$ cat src/rtl/useqPkg.sv
package useqPkg;
  localparam int UADDR_W = 6;
  localparam int UDEPTH  = 1 << UADDR_W;
  localparam int OP_W    = 2;
  localparam int CW_W    = 19;

  localparam int B_PCOUT   = 0;
  localparam int B_PCIN    = 1;
  localparam int B_MARIN   = 2;
  localparam int B_READ    = 3;
  localparam int B_WRITE   = 4;
  localparam int B_MDROUT  = 5;
  localparam int B_MDRMEM  = 6;
  localparam int B_IRIN    = 7;
  localparam int B_YIN     = 8;
  localparam int B_SEL4    = 9;
  localparam int B_ADD     = 10;
  localparam int B_ZIN     = 11;
  localparam int B_ZOUT    = 12;
  localparam int B_OFFOUT  = 13;
  localparam int B_WAIT    = 14;
  localparam int B_END     = 15;
  localparam int B_SRCOUT  = 16;
  localparam int B_DSTOUT  = 17;
  localparam int B_DSTIN   = 18;

  typedef enum logic [1:0] {
    SEQ_NEXT     = 2'd0,
    SEQ_DISPATCH = 2'd1,
    SEQ_BRANCH   = 2'd2
  } seqOp_e;

  typedef enum logic [1:0] {
    COND_NCLR = 2'd0,
    COND_NSET = 2'd1,
    COND_ZCLR = 2'd2,
    COND_ZSET = 2'd3
  } cond_e;

  typedef struct packed {
    logic [CW_W-1:0]    sig;
    seqOp_e             op;
    cond_e              cond;
    logic [UADDR_W-1:0] target;
  } microWord_t;

  // strobes from sequencing control to the address datapath (one-hot)
  typedef struct packed {
    logic hold;
    logic toFetch;
    logic toStart;
    logic toTarget;
    logic toNext;
  } seqStrobe_t;

  function automatic logic [CW_W-1:0] bitOf(input int b);
    return CW_W'(1) << b;
  endfunction

  function automatic logic [UADDR_W-1:0] startAddr(input logic [OP_W-1:0] op);
    case (op)
      2'd0:    return UADDR_W'(8);
      2'd1:    return UADDR_W'(25);
      2'd2:    return UADDR_W'(30);
      default: return UADDR_W'(40);
    endcase
  endfunction
endpackage

$ cat src/rtl/microStore.sv
module microStore
  import useqPkg::*;
#(
  parameter int ADDR_W = UADDR_W
) (
  input  logic [ADDR_W-1:0] addr,
  output microWord_t        word
);
  localparam int DEPTH = 1 << ADDR_W;

  function automatic microWord_t mk(input logic [CW_W-1:0] s, input seqOp_e o,
                                    input cond_e c, input int t);
    microWord_t w;
    w.sig    = s;
    w.op     = o;
    w.cond   = c;
    w.target = UADDR_W'(t);
    return w;
  endfunction

  always_comb begin
    // unused words: end only, back to fetch
    word = mk(bitOf(B_END), SEQ_NEXT, COND_NCLR, 0);
    if (int'(addr) < DEPTH) begin
      case (int'(addr))
        0:  word = mk(bitOf(B_PCOUT) | bitOf(B_MARIN) | bitOf(B_READ) | bitOf(B_SEL4)
                      | bitOf(B_ADD) | bitOf(B_ZIN), SEQ_NEXT, COND_NCLR, 0);
        1:  word = mk(bitOf(B_ZOUT) | bitOf(B_PCIN) | bitOf(B_YIN) | bitOf(B_MDRMEM)
                      | bitOf(B_WAIT), SEQ_NEXT, COND_NCLR, 0);
        2:  word = mk(bitOf(B_MDROUT) | bitOf(B_IRIN), SEQ_NEXT, COND_NCLR, 0);
        3:  word = mk('0, SEQ_DISPATCH, COND_NCLR, 0);
        // opcode 0: add memory operand to register
        8:  word = mk(bitOf(B_SRCOUT) | bitOf(B_MARIN) | bitOf(B_READ), SEQ_NEXT, COND_NCLR, 0);
        9:  word = mk(bitOf(B_DSTOUT) | bitOf(B_YIN) | bitOf(B_MDRMEM) | bitOf(B_WAIT),
                      SEQ_NEXT, COND_NCLR, 0);
        10: word = mk(bitOf(B_MDROUT) | bitOf(B_ADD) | bitOf(B_ZIN), SEQ_NEXT, COND_NCLR, 0);
        11: word = mk(bitOf(B_ZOUT) | bitOf(B_DSTIN) | bitOf(B_END), SEQ_NEXT, COND_NCLR, 0);
        // opcode 1: branch if negative
        25: word = mk('0, SEQ_BRANCH, COND_NCLR, 0);
        26: word = mk(bitOf(B_OFFOUT) | bitOf(B_ADD) | bitOf(B_ZIN), SEQ_NEXT, COND_NCLR, 0);
        27: word = mk(bitOf(B_ZOUT) | bitOf(B_PCIN) | bitOf(B_END), SEQ_NEXT, COND_NCLR, 0);
        // opcode 2: branch if zero
        30: word = mk('0, SEQ_BRANCH, COND_ZCLR, 0);
        31: word = mk(bitOf(B_OFFOUT) | bitOf(B_ADD) | bitOf(B_ZIN), SEQ_NEXT, COND_NCLR, 0);
        32: word = mk(bitOf(B_ZOUT) | bitOf(B_PCIN) | bitOf(B_END), SEQ_NEXT, COND_NCLR, 0);
        // opcode 3: move chosen by N
        40: word = mk('0, SEQ_BRANCH, COND_NSET, 44);
        41: word = mk(bitOf(B_OFFOUT) | bitOf(B_DSTIN) | bitOf(B_END), SEQ_NEXT, COND_NCLR, 0);
        44: word = mk(bitOf(B_SRCOUT) | bitOf(B_DSTIN) | bitOf(B_END), SEQ_NEXT, COND_NCLR, 0);
        default: ;
      endcase
    end
  end
endmodule

$ cat src/rtl/seqCtrl.sv
module seqCtrl
  import useqPkg::*;
(
  input  microWord_t word,
  input  logic       flagN,
  input  logic       flagZ,
  input  logic       memDone,
  output seqStrobe_t strobe
);
  logic condOk;

  always_comb begin
    case (word.cond)
      COND_NCLR: condOk = !flagN;
      COND_NSET: condOk = flagN;
      COND_ZCLR: condOk = !flagZ;
      default:   condOk = flagZ;
    endcase
  end

  always_comb begin
    strobe = '0;
    if (word.sig[B_WAIT] && !memDone) begin
      strobe.hold = 1'b1;
    end else if (word.sig[B_END]) begin
      strobe.toFetch = 1'b1;
    end else begin
      case (word.op)
        SEQ_DISPATCH: strobe.toStart = 1'b1;
        SEQ_BRANCH: begin
          if (condOk) strobe.toTarget = 1'b1;
          else        strobe.toNext   = 1'b1;
        end
        default: strobe.toNext = 1'b1;
      endcase
    end
  end
endmodule

$ cat src/rtl/seqPath.sv
module seqPath
  import useqPkg::*;
#(
  parameter int ADDR_W = UADDR_W
) (
  input  logic              clk,
  input  logic              rstN,
  input  seqStrobe_t        strobe,
  input  logic [OP_W-1:0]   irOp,
  input  logic [ADDR_W-1:0] target,
  output logic [ADDR_W-1:0] upc
);
  logic [ADDR_W-1:0] nextUpc;

  always_comb begin
    nextUpc = upc + ADDR_W'(1);
    if (strobe.hold)          nextUpc = upc;
    else if (strobe.toFetch)  nextUpc = '0;
    else if (strobe.toStart)  nextUpc = ADDR_W'(startAddr(irOp));
    else if (strobe.toTarget) nextUpc = target;
  end

  always_ff @(posedge clk) begin
    if (!rstN) upc <= '0;
    else       upc <= nextUpc;
  end

  AST_ONE_PATH: assert property (@(posedge clk) disable iff (!rstN)
    $onehot({strobe.hold, strobe.toFetch, strobe.toStart, strobe.toTarget, strobe.toNext}));
  AST_STALL_HOLD: assert property (@(posedge clk) disable iff (!rstN)
    strobe.hold |=> $stable(upc));
  AST_STEP_ONE: assert property (@(posedge clk) disable iff (!rstN)
    strobe.toNext |=> upc == $past(upc) + ADDR_W'(1));
  AST_END_FETCH: assert property (@(posedge clk) disable iff (!rstN)
    strobe.toFetch |=> upc == '0);
  AST_DISPATCH_START: assert property (@(posedge clk) disable iff (!rstN)
    strobe.toStart |=> upc == ADDR_W'(startAddr($past(irOp))));
  AST_BRANCH_TARGET: assert property (@(posedge clk) disable iff (!rstN)
    strobe.toTarget |=> upc == $past(target));
endmodule

$ cat src/rtl/microSeqUnit.sv
module microSeqUnit
  import useqPkg::*;
(
  input  logic                clk,
  input  logic                rstN,
  input  logic [OP_W-1:0]     irOp,
  input  logic                flagN,
  input  logic                flagZ,
  input  logic                memDone,
  output logic [CW_W-1:0]     ctrlWord,
  output logic [UADDR_W-1:0]  upcOut
);
  microWord_t word;
  seqStrobe_t strobe;
  logic [UADDR_W-1:0] upc;

  microStore #(.ADDR_W(UADDR_W)) uStore (.addr(upc), .word(word));

  seqCtrl uCtrl (.word(word), .flagN(flagN), .flagZ(flagZ), .memDone(memDone), .strobe(strobe));

  seqPath #(.ADDR_W(UADDR_W)) uPath (
    .clk(clk), .rstN(rstN), .strobe(strobe), .irOp(irOp), .target(word.target), .upc(upc)
  );

  assign ctrlWord = word.sig;
  assign upcOut   = upc;

  AST_RESET_FETCH: assert property (@(posedge clk) !rstN |=> upcOut == '0);
endmodule

$ cat config.mk
export PLATFORM = sky130hd
export DESIGN_NAME = microSeqUnit
export DESIGN_NICKNAME = d
export VERILOG_FILES = /design/src/rtl/useqPkg.sv /design/src/rtl/microStore.sv /design/src/rtl/seqCtrl.sv /design/src/rtl/seqPath.sv /design/src/rtl/microSeqUnit.sv
export SDC_FILE = /design/constraint.sdc
export NUM_CORES = 1
export LEC_CHECK = 0
export BUFFER_PORTS_ARGS = -buffer_cell sky130_fd_sc_hd__buf_2
export CAP_MARGIN = 30
export CORE_MARGIN = 2
export CORE_UTILIZATION = 50
export DETAILED_ROUTE_END_ITERATION = 8
export MAX_ROUTING_LAYER = met4
export PLACE_DENSITY_LB_ADDON = 0.05
export SYNTH_ARGS = -nofsm -noshare
export SYNTH_HDL_FRONTEND = slang
export SYNTH_SLANG_ARGS = --single-unit
$ cat constraint.sdc
create_clock -name clk -period 5 [get_ports clk]
set_input_delay 1 -clock clk [delete_from_list [all_inputs] [get_ports clk]]
set_output_delay 1 -clock clk [all_outputs]
set_load 0.02 [all_outputs]
=== After elaboration in Yosys (flattened, before gate mapping) ===
Cells that the tools add are included.

* Register bits: 6
* Input bits: 7
* Output and inout bits: 25
* Word-level logic and storage cells: 48

* $add $sub $neg: 1
* Equal/unequal tests: 22
* Multiplexer cells: 15
* Reductions and logical operators: 9

{| class="wikitable"
|+ Operators by type and width
! cell !! count
|-
| case mux 29 bit (15 select lines) || 1
|-
| == test 6 x 5 -> 1 bit, second input constant || 5
|-
| == test 6 x 4 -> 1 bit, second input constant || 4
|-
| == test 6 bit, second input constant || 4
|-
| two-way mux 6 bit || 3
|-
| case mux 6 bit (3 select lines) || 1
|-
| == test 6 x 2 -> 1 bit, second input constant || 2
|-
| adder 6 x 1 -> 6 bit, second input constant || 1
|-
| == test 2 x 1 -> 1 bit, second input constant || 3
|-
| == test 2 bit, second input constant || 3
|-
| == test 6 x 1 -> 1 bit, second input constant || 1
|-
| zero test 6 bit || 1
|-
| two-way mux 1 bit || 6
|-
| zero test 2 bit || 2
|-
| two-way mux 4 bit || 1
|-
| OR reduction 2 bit || 2
|-
| zero test 1 bit || 3
|-
| two-way mux 3 bit || 1
|-
| case mux 1 bit (3 select lines) || 1
|-
| case mux 1 bit (2 select lines) || 1
|-
| logical AND 1 bit || 1
|}

=== Logic depth before layout (Yosys ltp) ===
Gate-level depths: netlist (run 1).

* Word-level depth: 12
* Mapped depth: 7

=== Modules after synthesis ===
From an unflattened synthesis (run 1), not the netlist that was laid out.

* Cell total of the unflattened synthesis: 143
* Area total of the unflattened synthesis: 1099.8 um^2

{| class="wikitable"
|+ By module, submodules not included
! module !! times used !! cells each !! area each (um^2) !! sequential area each (um^2)
|-
| microStore || 1 || 73 || 530.5 || 0.0
|-
| seqPath || 1 || 59 || 494.2 || 120.1
|-
| seqCtrl || 1 || 11 || 75.1 || 0.0
|}

=== Worst setup path after synthesis (run 1) ===
No wires, ideal clock.

* Path type: register to output
* Start: reg uPath.upc[0]
* End: out ctrlWord[15]
* Arrival: 1.999 ns
* Data required time: 4.000 ns
* Slack: 2.001 ns
* Cell stages (with the launch flop): 7
* Path buffers: 0
* Path through: dfxtp_1 > inv_1 > ha_1 > a211oi_1 > o32ai_1 > a2111o_1 > o211ai_1

* Cells in the longest elaborated chain, start to end: 3
* Elaborated cells between the ends (all ways): 20
* Classes of those cells: 16 x eq/ne; 1 x mux; 3 x reduce/logical

{| class="wikitable"
|+ Ends and longest elaborated chain
! item !! RTL line !! text
|-
| start, declared || seqPath.sv:11 || <nowiki>output logic [ADDR_W-1:0] upc</nowiki>
|-
| start signal, assigned || seqPath.sv:25 || <nowiki>else upc <= nextUpc;</nowiki>
|-
| == test 6 x 5 -> 1 bit / == test 6 bit (equally long branches) || microStore.sv:25 || <nowiki>case (int'(addr))</nowiki>
|-
| OR reduction 2 bit (no line) || -- ||
|-
| case mux 29 bit (15 select lines) * || microStore.sv:25 ||
|-
| end, declared || microSeqUnit.sv:10 || <nowiki>output logic [CW_W-1:0] ctrlWord,</nowiki>
|}

Mark *: on every way between the ends. The rest lies on a longest branch, timed or not.

=== Worst setup path in the final report (run 1) ===
Ends and elaborated chain as after synthesis.

==> results.yml, run 1 <==
cells_and_area:
  largest_register_ffs: 6
  fill_cells: 173
  regArea_sq_um: 120
  largest_registers: "uPath.upc: 6 flops"
  multi_input_area_sq_um: 637
  final_cell_mix: "30 x buf_2, 8 x inv_1, 7 x ha_1"
  antenna_cells: 0
  final_common_cell: "buf_2"
  nNetsFinal: 147
  regMostFlops: "uPath.upc"
  drive_gt1_share_pct: 31.3
  area_delta_synth_final_pct: 13.3
  finalInstanceArea_sq_um: 981
clock_network:
  htree_levels: 1
  cts_buffers: 3
  path_clk_slew_ns: 0.04
  cts_tree: "done"
  cts_buffer_depth: 2
  clk_latency_ns: 0.25
  cts.sinks: 6
  ctsHoldBuffers: 0
  cts_resized: 0
  post_cts_buffers: 0
  ctsRootBufferMaster: "clkbuf_4"
critical_path:
  crit_type: "reg2out"
  cp_max_fo: 8
  end_kind: "output port"
  regToRegStartpoint: "uPath.upc[0]"
  rr_worst_depth: 7
  worst-endpoint-required_ns: 4.00
  cp-start-kind: "register"
  crit_arrival_ns: 2.22
  r2r_slack_ns: 2.80
  r2r-end: "uPath.upc[1]"
global_routing:
  grt_max_degree: 20
  grt_first_pass_wirelength_um: 3440
  groute.usage.overall_pct: 23.3
  first_global_vias: 770
  grt_overflow: 0
  antenna_found_initial: 0
timing:
  fin_crit_ns: 3.22
  setup_ws_ns: 1.78
  setup_viol: 0
  finalSetupTns_ns: 0
  fmax_mhz: 310
  post-route-period-util_pct: 64.5
  slew_violations: 0
  max_slew_margin_pct: 51.4
  worst_slew_pin_slew_ns: 0.729
  hold_viol_final: 0
  rsz0062_at_grt: "false"
  fin_skew_ns: 0.00689
floorplan:
  die_width_um: 45.6
  core_area_sq_um: 1670
  initial_core_util_pct: 51.8
  die_h_um: 45.6
  num_rows: 15
  dieArea_sq_um: 2080
  io_pins: 32
drt:
  route.detailed.drc: 0
  drt-initial-drc-count: 18
  ant_nets: 0
  viasPerCell: 5.99
  dr_total_vias: 886
  drt_first_pass_iters: 4
  wl_per_cell_um: 14.3
  routed_wl_um: 2120
worst_hold_path:
  hp-start: "uPath.upc[1]"
  holdPathEnd: "uPath.upc[1]"
  worst_hold_path.num_cells: 2
  hp-class: "reg2reg"
power:
  max-vdd-ir-drop_uv: 467
  power_density_nw_per_um2: 543
  total_power_uw: 533
  power.leakage_nw: 0.463
synthesis:
  async_reset_ff_share_pct: 0
  synth_area_leader_cell: "dfxtp_1"
  synthFlopType: "dfxtp_1"
  yosys_register_bits: 6
  syn-mean-instance-area_sq_um: 7.87
  syn-num-nets: 124
  yosysTopAreaCellShare_pct: 13.9
  synthTopCellsByArea: "dfxtp_1 14%, ha_1 10%, buf_4 5.2%"
  ys_types: 50
  syn_area_sq_um: 866
  postSynthCellCount: 110
  ys_seq_area_share_pct: 13.9
  synth-edff-count: 0
  synth_warnings: 0
placed_design:
  dp.final_hpwl_um: 1630
  postPlaceCellArea_sq_um: 958
  place.gp.congestion: 0.891
  place_ws_ns: 2.03
  port_buffers: 30
status:
  status: "finished, final reports clean"
job:
  drv_cap: 0
-- Yosys cell counts (2+ instances only) --
library cell  count
xor2_1            3
o22a_1            2
nand2_1           6
or3_1             2
o21ai_1           2
xnor2_1           2
buf_2             3
nand3b_1          6
o32ai_1           2
nor2_1            5
buf_4             6
dfxtp_1           6
mux2i_1           3
inv_1             8
o22ai_1           2
ha_1              7
or3b_1            2
o21ai_0           2
nor3b_1           2
nor3_1            5
nand3_1           2
or2_1             2
and2_1            3
-- cell families (layout without fill, tap and decap cells) --
kind of cell | Yosys count | after routing | synth area share, %
other cells | 1 | 1 | 0.433
compound gates | 24 | 24 | 22.4
flops | 6 | 6 | 13.9
buf+inv | 20 | 41 | 12.6
simple gates | 44 | 44 | 32.1
xor+xnor | 5 | 5 | 5.06
mux | 3 | 3 | 3.47
fa+ha+maj | 7 | 7 | 10.1
-- where the power goes --
group	switching [mW]	total, mW	internal, mW
clock network	0.0183	0.0455	0.0272
logic	0.253	0.404	0.150
registers	0.0251	0.0837	0.0586
-- per-stage QoR --
stage	std cells	hold slack [ns]	utilization, %
global placement	145	0.513	57.4
global route	148	0.561	58.7
finish	148	0.527	58.7
CTS	148	0.532	58.7
detailed placement	145	0.527	57.4
floorplan	110	0.567	-
-- worst max path at each step --
| stage | start | to | slack (ns) | depth (start not counted) |
|---|---|---|---|---|
| 4_1_cts | uPath.upc[0] | ctrlWord[15] | 1.76 | 7 |
| 3_5_place_dp | uPath.upc[0] | ctrlWord[15] | 2.03 | 7 |
| 2_1_floorplan | uPath.upc[0] | ctrlWord[15] | 2.00 | 6 |
| 3_3_place_gp | uPath.upc[0] | ctrlWord[15] | 2.10 | 7 |
| 6_report | uPath.upc[0] | ctrlWord[15] | 1.78 | 7 |
| 5_1_grt | uPath.upc[0] | ctrlWord[15] | 1.62 | 7 |
-- final cells by class --
| cell class | instances | share of cell area, % |
|---|---|---|
| Multi-Input combinational cell | 84 | 64.9 |
| Timing Repair Buffer | 30 | 15.3 |
| Sequential cell | 6 | 12.2 |
| Inverter | 8 | 3.06 |
| Clock buffer | 3 | 2.30 |
| Tap cell | 17 | 2.17 |
-- critical path, stage by stage (launching register included) --
cell and delay (ns):
dfxtp_1 0.42, inv_1 0.10, ha_1 0.30, a211oi_1 0.24, o32ai_1 0.12, a2111o_1 0.45
o211ai_1 0.16, buf_2 0.19
-- layer usage --
| layer | GRT usage, % | vias to the layer above | routed length, um |
|---|---|---|---|
| met5 | - | - | 0 |
| met4 | 5.29 | 0 | 17 |
| met3 | 4.76 | 2 | 99 |
| met2 | 38.0 | 26 | 1100 |
| met1 | 29.2 | 421 | 904 |
| li1 | - | 437 | - |
(Power assumes the default switching activity.)
==> run 2, diff against run 1 <==
Settings changed: ABC_AREA set to 1.
Clock period 5 ns to 3.1 ns, I/O delays scaled along.
==> run 2 against run 1 <==
  * Routed wire length is 1.0% higher
  * Critical path depth is 3 higher
  * Die area is 8.1% higher
  * Sequential share of layout area is 1.2 points lower
  * First-iteration DRC count is 61% higher
  * Non-clock buffer count stayed put
  * Clock power is 56% higher
  * Worst hold slack better by 0.0044 ns
  * Total power is 81% higher
  * Largest cell class unchanged
  * Largest power group unchanged
==> results.yml, run 2 <==
status:
  status: "finished, final reports clean"
drt:
  drt_first_pass_iters: 4
  routed_wl_um: 2140
  ant_nets: 0
  drt-initial-drc-count: 29
  dr_total_vias: 1001
  viasPerCell: 4.84
  wl_per_cell_um: 10.3
  route.detailed.drc: 0
floorplan:
  dieArea_sq_um: 2250
  core_area_sq_um: 1750
  io_pins: 32
  initial_core_util_pct: 54.1
  die_width_um: 47.4
  die_h_um: 47.4
  num_rows: 15
synthesis:
  synth_most_common_cell: "nand2_1"
  synthTopCellsByArea: "nand2_1 13%, dfxtp_1 13%, ha_1 9.3%"
  synthFlopType: "dfxtp_1"
  synth_warnings: 0
  ys_seq_area_share_pct: 12.7
  async_reset_ff_share_pct: 0
  postSynthCellCount: 157
  syn-mean-instance-area_sq_um: 6.01
  synth-edff-count: 0
  syn-num-nets: 171
  ys_top_cells_by_count: "33 x nand2_1, 22 x inv_1, 18 x nor2_1"
  syn_area_sq_um: 943
  yosysTopAreaCellShare_pct: 13.1
  synth_area_leader_cell: "nand2_1"
  ys_types: 27
  yosys_register_bits: 6
cells_and_area:
  regMostFlops: "uPath.upc"
  largest_register_ffs: 6
  largest_registers: "uPath.upc: 6 flops"
  drive_gt1_share_pct: 31.3
  final_common_cell: "nand2_1"
  final_cell_mix: "33 x nand2_1, 30 x buf_2, 22 x inv_1"
  nNetsFinal: 198
  final_cells: 207
  final_util_pct: 62.1
  antenna_cells: 0
  area_delta_synth_final_pct: 14.9
clock_network:
  cts.sinks: 6
  htree_levels: 1
  cts_resized: 0
  cts_buffers: 3
  ctsHoldBuffers: 0
  cts_buffer_depth: 2
  path_clk_slew_ns: 0.05
  ctsRootBufferMaster: "clkbuf_4"
  clk_latency_ns: 0.25
  post_cts_buffers: 0
  cts_tree: "done"
power:
  swShare_pct: 60.0
  seqPwrFrac_pct: 13.2
  total_power_uw: 966
  p_sw_uw: 579
  intPower_uw: 387
  power.leakage_nw: 0.641
  power_density_nw_per_um2: 891
  pwr-share-comb_pct: 79.4
  max-vdd-ir-drop_uv: 678
  pwr-share-clk_pct: 7.3
global_routing:
  grt_first_pass_wirelength_um: 3540
  first_global_vias: 881
  antenna_found_initial: 0
  grt_overflow: 0
  grt_max_degree: 12
  groute.usage.overall_pct: 22.7
critical_path:
  regToRegStartpoint: "uPath.upc[0]"
  slowest_delay_ns: 0.41
  cp-startpoint: "uPath.upc[0]"
  cp-start-kind: "register"
  end_kind: "output port"
  crit_arrival_ns: 1.87
  critical_path.most_common_cell: "nand2_1"
  worst-endpoint-required_ns: 2.48
  slowest_stage: "dfxtp_1"
  crit_type: "reg2out"
  cp_max_fo: 6
  path_cells: "inv_1, ha_1, nand3_2, inv_1, nand2_1, nand2_1, nor2_1, nand2_1, nand2_1, buf_2"
placed_design:
  place_ws_ns: 0.897
  port_buffers: 30
  dp.final_hpwl_um: 1850
  dp.cells: 204
  place.gp.congestion: 0.976
job:
  drv_cap: 0
timing:
  setup_ws_ns: 0.613
  fmax_mhz: 402
  slew_violations: 0
  finalSetupTns_ns: 0
  setup_viol: 0
  fin_crit_ns: 2.49
  fin_skew_ns: 0.0127
  rsz0062_at_grt: "false"
  post-route-period-util_pct: 80.2
  hold_viol_final: 0
worst_hold_path:
  hp-class: "reg2reg"
  hp-start: "uPath.upc[1]"
-- run 2: cell count changes after synthesis, sizes merged, moves of 5 or more --
cell,change
nand3b,-5
nand3,+17
inv,+19
nor2,+19
nand2,+35
-- run 2: area by class of cell --
| cell class | instances | area (sq um) |
|---|---|---|
| Clock buffer | 3 | 22.5 |
| Fill cell | 180 | 662 |
| Sequential cell | 6 | 120 |
| Timing Repair Buffer | 30 | 150 |
| Inverter | 28 | 108 |
| Tap cell | 25 | 31.3 |
| Multi-Input combinational cell | 115 | 652 |
-- run 2: cells by family (layout without fill, tap and decap cells) --
| group | after synthesis | count (layout) | synth area share (%) |
|---|---|---|---|
| adder cells (fa/ha/maj) | 7 | 7 | 9.28 |
| XOR/XNOR | 3 | 3 | 2.79 |
| other | 1 | 1 | 0.397 |
| flip-flops | 6 | 6 | 12.7 |
| buffers and inverters | 36 | 61 | 18.2 |
| AND/OR/NAND/NOR | 94 | 94 | 50.4 |
| AO/OA/AOI/OAI | 10 | 10 | 6.23 |
-- run 2: power by group through the flow --
| stage | Combinational [mW] | Sequential (mW) | Clock, mW |
|---|---|---|---|
| floorplan | 0.613 | 0.140 | 0 |
| global placement | 0.765 | 0.127 | 0 |
| detailed placement | 0.769 | 0.129 | 0 |
| CTS | 0.772 | 0.128 | 0.0731 |
| global route | 0.858 | 0.132 | 0.0787 |
| finish | 0.767 | 0.128 | 0.0709 |
-- run 2: worst paths after layout --
check	endpoint	slack (ns)	depth (start not counted)
max	ctrlWord[15]	0.61	10
min	uPath.upc[1]	0.53	2
max reg2reg	uPath.upc[3]	1.15	11
min reg2reg	uPath.upc[1]	0.53	2
-- run 2: worst max-delay path: cells and delay by family, from the launching register on --
kind | cells | cell delay, ns
AND/OR/NAND/NOR | 6 | 0.63
buffers and inverters | 3 | 0.31
adder cells (fa/ha/maj) | 1 | 0.27
flip-flops | 1 | 0.41
-- run 2: through the flow --
stage	hold WS [ns]	instance area [sq um]
global placement	0.521	1060
detailed placement	0.528	1060
finish	0.532	1080
CTS	0.536	1080
floorplan	0.591	943
global route	0.563	1080
-- run 2: routing by layer --
metal	up-vias	global-route usage, %	part of all wire [%]
met5	-	-	0
met4	0	11.1	1.7
met3	6	1.51	5.2
met2	30	40.0	52
met1	435	25.7	41
li1	530	-	-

────────────────

*Try it*
Only lines that include "decap" belong in the answer; return them from the entries above.

*Task solution*
-- cell families (layout without fill, tap and decap cells) --
-- run 2: cells by family (layout without fill, tap and decap cells) --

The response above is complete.